Introduction: The relationship between ionizing radiation (IR) exposure levels and the elevation of frequencies of different types of structural chromosomal aberrations (CA) is not yet completely clarified specifically at presumably chronic low-dose cumulative exposures. Aim of work: measurement of frequency of chromosomal aberrations (CA) and hematologic alterations in different radiation exposed occupational groups, verification of the presence of relevant health effects and measurement of accuracy of White Blood Cells (WBCs) count compared to chromosomal gene culture as biomarkers
of exposure to IR. Materials and methods: A comparative cross-sectional study was carried out over a period of one calendar year in 2016 upon 97 Health Care Workers (HCWs) occupationally exposed to radiation in Diagnostic Radiology, Intervention Cardiology and Radiotherapy departments of Mansoura University Hospitals (MUHs) and a reference age- matched group of 50 HCWs unexposed to IR. They were subjected to interview-based semi-structured questionnaire including enquiries on sociodemographic data, full occupational history and clinical history and to blood sampling
for both chromosomal culture and complete blood count analysis. Results: Significant reduction in the count of WBCs and lymphocytes among the exposed groups was found compared to reference group (p<0.001). This reduction was not revealed in MRI operators. Frequency of chromosomal aberrations increased significantly among radiologists, radiotherapists, interventional cardiologists (P<0.001, <0.001, 0.04; respectively). Significant positive correlation between frequency of aberrations and lifetime exposure score was found.
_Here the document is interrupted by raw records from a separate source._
## src/rtl/fifo_arb_pkg.sv

```systemverilog
// Shared defaults and the round-robin search used by the FIFO push arbiter.
// rr_next works on a fixed 8-wide vector; callers zero-extend and truncate.
package fifo_arb_pkg;

    localparam int unsigned NREQ_DEF      = 2;
    localparam int unsigned DATA_W_DEF    = 64;
    localparam int unsigned DEPTH_DEF     = 8;
    localparam int unsigned MAX_BURST_DEF = 4;
    localparam int unsigned MAX_REQ       = 8;

    // One-hot grant of the first valid requester at or above ptr, wrapping at nreq.
    function automatic logic [MAX_REQ-1:0] rr_next(
        input logic [2:0]         ptr,
        input logic [MAX_REQ-1:0] valid,
        input int unsigned        nreq
    );
        logic [MAX_REQ-1:0] grant;
        logic               found;
        int unsigned        idx;
        grant = '0;
        found = 1'b0;
        for (int unsigned i = 0; i < MAX_REQ; i++) begin
            idx = (32'(ptr) + i) % nreq;
            if (!found && i < nreq && valid[idx[2:0]]) begin
                grant[idx[2:0]] = 1'b1;
                found           = 1'b1;
            end
        end
        return grant;
    endfunction

endpackage

```

## src/rtl/fifo_push_arbiter_rr.sv

```systemverilog
// Combinational round-robin arbiter: one-hot grant searched upward from ptr.
// No grant is issued while stall is high.
module rr_arbiter
    import fifo_arb_pkg::*;
#(
    parameter int unsigned NREQ = NREQ_DEF
) (
    input  logic [NREQ-1:0]         valid,
    input  logic [$clog2(NREQ)-1:0] ptr,
    input  logic                    stall,
    output logic [NREQ-1:0]         grant
);
    localparam int unsigned PTR_W = $clog2(NREQ);

    logic [MAX_REQ-1:0] valid_ext;
    logic [2:0]         ptr_ext;

    always_comb begin
        valid_ext             = '0;
        valid_ext[NREQ-1:0]   = valid;
        ptr_ext               = '0;
        ptr_ext[PTR_W-1:0]    = ptr;
        grant                 = stall ? '0 : NREQ'(rr_next(ptr_ext, valid_ext, NREQ));
    end

endmodule

```

## src/rtl/fifo_push_arbiter.sv

```systemverilog
// Round-robin push arbiter with burst cap in front of a DEPTH-entry shift FIFO.
// Registers the FIFO shift enable/data and tracks the fill level.
module fifo_push_arbiter
    import fifo_arb_pkg::*;
#(
    parameter int unsigned NREQ      = NREQ_DEF,
    parameter int unsigned DATA_W    = DATA_W_DEF,
    parameter int unsigned DEPTH     = DEPTH_DEF,
    parameter int unsigned MAX_BURST = MAX_BURST_DEF
) (
    input  logic                       clk,
    input  logic                       rst_n,
    input  logic [NREQ-1:0]            req_valid,
    input  logic [NREQ*DATA_W-1:0]     req_data,
    output logic [NREQ-1:0]            req_ready,
    input  logic                       stall,
    input  logic                       flush,
    output logic                       fifo_en,
    output logic [DATA_W-1:0]          fifo_d,
    output logic [$clog2(NREQ)-1:0]    grant_id,
    output logic [$clog2(DEPTH+1)-1:0] fill_level,
    output logic                       q_valid
);
    localparam int unsigned PTR_W   = $clog2(NREQ);
    localparam int unsigned FILL_W  = $clog2(DEPTH+1);
    localparam int unsigned BURST_W = $clog2(MAX_BURST+1);

    logic [PTR_W-1:0]   ptr_q, ptr_d;
    logic [BURST_W-1:0] burst_q, burst_d, burst_inc;
    logic               fifo_en_q, fifo_en_d;
    logic [DATA_W-1:0]  fifo_d_q, fifo_d_d;
    logic [PTR_W-1:0]   grant_id_q, grant_id_d;
    logic [FILL_W-1:0]  fill_q, fill_d;
    logic               q_valid_q, q_valid_d;

    logic               accept;
    logic               other_valid;
    logic [PTR_W-1:0]   g_idx;
    logic [DATA_W-1:0]  acc_data;

    rr_arbiter #(
        .NREQ (NREQ)
    ) u_rr (
        .valid (req_valid),
        .ptr   (ptr_q),
        .stall (stall),
        .grant (req_ready)
    );

    always_comb begin
        g_idx    = '0;
        acc_data = '0;
        for (int unsigned i = 0; i < NREQ; i++) begin
            if (req_ready[i]) begin
                g_idx    = PTR_W'(i);
                acc_data = req_data[i*DATA_W +: DATA_W];
            end
        end
        accept      = |(req_valid & req_ready);
        other_valid = |(req_valid & ~req_ready);
    end

    // Burst count only accumulates while someone else is waiting; hitting the cap
    // hands the pointer to the next requester and clears the count.
    always_comb begin
        ptr_d     = ptr_q;
        burst_d   = burst_q;
        burst_inc = (g_idx == grant_id_q && other_valid) ? burst_q + 1'b1 : BURST_W'(1);
        if (accept) begin
            if (burst_inc >= BURST_W'(MAX_BURST)) begin
                ptr_d   = (g_idx == PTR_W'(NREQ-1)) ? '0 : g_idx + 1'b1;
                burst_d = '0;
            end else begin
                ptr_d   = g_idx;
                burst_d = burst_inc;
            end
        end
    end

    always_comb begin
        fifo_en_d  = accept;
        fifo_d_d   = accept ? acc_data : fifo_d_q;
        grant_id_d = accept ? g_idx : grant_id_q;
        fill_d     = fill_q;
        if (flush) begin
            fill_d = '0;
        end else if (fifo_en_q && fill_q != FILL_W'(DEPTH)) begin
            fill_d = fill_q + 1'b1;
        end
        q_valid_d  = (fill_d == FILL_W'(DEPTH));
    end

    always_ff @(posedge clk or negedge rst_n) begin
        if (!rst_n) begin
            ptr_q      <= '0;
            burst_q    <= '0;
            fifo_en_q  <= 1'b0;
            fifo_d_q   <= '0;
            grant_id_q <= '0;
            fill_q     <= '0;
            q_valid_q  <= 1'b0;
        end else begin
            ptr_q      <= ptr_d;
            burst_q    <= burst_d;
            fifo_en_q  <= fifo_en_d;
            fifo_d_q   <= fifo_d_d;
            grant_id_q <= grant_id_d;
            fill_q     <= fill_d;
            q_valid_q  <= q_valid_d;
        end
    end

    assign fifo_en    = fifo_en_q;
    assign fifo_d     = fifo_d_q;
    assign grant_id   = grant_id_q;
    assign fill_level = fill_q;
    assign q_valid    = q_valid_q;

endmodule
```

## config.mk

```make
export PLATFORM = sky130hd
export DESIGN_NAME = fifo_push_arbiter
export DESIGN_NICKNAME = d
export VERILOG_FILES = /design/src/rtl/fifo_arb_pkg.sv /design/src/rtl/fifo_push_arbiter_rr.sv /design/src/rtl/fifo_push_arbiter.sv
export SDC_FILE = /design/constraint.sdc
export NUM_CORES = 1
export LEC_CHECK = 0
export BUFFER_PORTS_ARGS = -buffer_cell sky130_fd_sc_hd__buf_2
export CAP_MARGIN = 25
export CELL_PAD_IN_SITES_DETAIL_PLACEMENT = 0
export CELL_PAD_IN_SITES_GLOBAL_PLACEMENT = 2
export CORE_MARGIN = 5
export CORE_UTILIZATION = 24
export CTS_BUF_LIST = sky130_fd_sc_hd__clkbuf_4 sky130_fd_sc_hd__clkbuf_8
export CTS_CLUSTER_DIAMETER = 80
export DETAILED_ROUTE_END_ITERATION = 16
export GPL_TIMING_DRIVEN = 0
export HOLD_SLACK_MARGIN = 0.05
export PLACE_DENSITY = 0.86
export SYNTH_ARGS = -nofsm -noshare
export SYNTH_HDL_FRONTEND = slang
export SYNTH_HIERARCHICAL = 1
export SYNTH_SLANG_ARGS = --single-unit
```

## constraint.sdc

```tcl
create_clock -name clk -period 2 [get_ports clk]
set_input_delay 0.4 -clock clk [delete_from_list [all_inputs] [get_ports clk]]
set_output_delay 0.4 -clock clk [all_outputs]
set_load 0.01 [all_outputs]
```

==> flow_summary.yaml <==
finish:
  utilization_pct: 35.6
  fillers: 1503
  final_area_um2: 4950
  drive_gt1_share_pct: 44.3
  fin_nets: 708
  mostFrequentLayoutCell: "buf_2"
  syn_to_final_growth_pct: 45.7
  final_cells: 756
  diodes: 0
  mostFrequentLayoutCells: "buf_2, nor2_1, dfrtp_1, a221oi_1, clkbuf_8"
clocking:
  clock-root-buffer: "clkbuf_8"
  htree_levels: 3
  cts_tree: "done"
  clockBufferDepth: 2
  clock-sinks: 75
  worstSkewPairLatency_ps: 350
  cts-buffers-inserted: 9
  clk_pin_slew_ps: 80
critical_path:
  critical_path_arrival_ps: 2080
  max_stage_delay_ps: 430
  critPathCaptureType: "register"
  slowest_stage: "dfrtp_1"
  worstSetupPathType: "reg -> reg"
  r2r_setup_slack_ps: 150
  worstPathMaxFanout: 10
  cp.required_ps: 2230
  startpoint_type: "register"
  path_cells: "a211oi_4 > a22oi_2 > buf_4 > buf_2 > a221oi_1 > nor2_1"
global_routing:
  grt-ovfl-total: 0
  grt_pass1_vias: 3754
  grt_max_degree: 70
  antenna_found_initial: 1
  grt_use_total_pct: 14.4
  grt_first_pass_wirelength_um: 18800
power:
  peakVddDrop_mv: 0.294
  p_total_mw: 4.57
  pwr_density_cell_nw_per_um2: 924
  total_leakage_power_nw: 2.50
die:
  die_area_um2: 16600
  io-pin-count: 207
  start_util_pct: 24.5
  coreArea_um2: 13900
  fp.dieH_um: 129
  row_count: 43
  dieWidth_um: 129
place:
  dp_cells: 736
  place_area_um2: 4680
  gp_congestion: 0.802
  place_hpwl_um: 9360
  port_buffers: 206
detailed_routing:
  drc: 0
  dr.first_iter.drc_count: 161
  vias: 3524
  drt-pass1-iter-count: 4
  wl_per_cell_um: 15.8
  viasPerCell: 4.66
  totalWireLength_um: 12000
  ant_nets: 0
logic_synthesis:
  synth_area_um2: 3400
  yosys.area.top_type_share_pct: 55.2
  ys_seq_elements: 75
  ys_warn_count: 6
  synth_edf_count: 0
  synth_top_area_cell: "dfrtp_1"
  synth_area_leaders: "dfrtp_1, a221oi_1, nor2_1"
  syn-num-nets: 486
  synth_cell_types: 36
  synth_seq_area_share_pct: 55.2
  ys_async_sr_fraction_pct: 100
  synth.avg_cell_area_um2: 9.73
  synthCells: 349
  synth_ff_type: "dfrtp_1"
run_status:
  status: "completed"
timing:
  finClkSkew_ps: 6.54
  post-route-min-period_ps: 1850
  worstMarginPinSlew_ps: 481
  fin_setup_tns_ps: 0
  setup_violations: 0
  rsz0062_at_grt: "false"
  max_slew_margin_pct: 68.0
  max_freq_mhz: 540
  finalMaxSlewViolations: 0
  fin_crit_sh_pct: 92.5
  finalHoldViolations: 0
worst_hold_path:
  hp-class: "in -> reg"
run:
  maxCapViolations: 0
-- repair_timing --
action	4_1_cts	5_1_grt
setup buffers	0	4
endpoints found under the hold margin	6	0
hold buffers	1	0
gates resized for setup	7	13
setup endpoints to repair	52	50
pin swaps	1	1
-- cell type report --
| class | count | area, um2 | area share (%) |
|---|---|---|---|
| inverter | 8 | 32.5 | 0.657 |
| timing repair buffer | 212 | 1100 | 22.3 |
| buffer | 28 | 144 | 2.91 |
| clock inverter | 1 | 5.00 | 0.101 |
| clock buffer | 15 | 194 | 3.92 |
| tap | 180 | 225 | 4.55 |
| multi-input combinational | 237 | 1370 | 27.7 |
| sequential | 75 | 1880 | 37.9 |
-- layer usage --
layer  track usage (%)  vias up  wire length, um
li1                  -     1698                -
met1              17.0     1662             5020
met2              24.5      143             5710
met3              4.40       19             1020
met4              5.87        2              231
met5                 0        -               11
-- stage by stage --
step	hold slack, ps	setup WS, ps
finish	248	150
floorplan	104	206
global placement	466	-370
global route	231	3.22
detailed placement	232	-421
CTS	225	0.921
-- cell usage after synthesis, types with 2 or more instances --
| cell | count |
|---|---|
| nand2_1 | 9 |
| clkbuf_1 | 17 |
| nand3_1 | 2 |
| buf_2 | 10 |
| nor2b_1 | 3 |
| inv_1 | 5 |
| o211ai_1 | 2 |
| a221oi_1 | 63 |
| a21oi_1 | 3 |
| ha_1 | 3 |
| dfrtp_1 | 75 |
| nand4_1 | 2 |
| o21ai_0 | 2 |
| nand3b_1 | 2 |
| inv_2 | 2 |
| nor2_1 | 129 |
The accuracy of WBCs count Area Under Curve
(AUC=0.69) was estimated to be less than Chromosomal Culture (AUC=0.71). Conclusion: HCWs in Radiology Departments of MUHs may be considered to be exposed to higher-than-guidelines doses of IR. Chromosomal aberrations analysis can be used as a sensitive biomarker for IR exposure added to regular CBC done periodically in classified high-risk groups.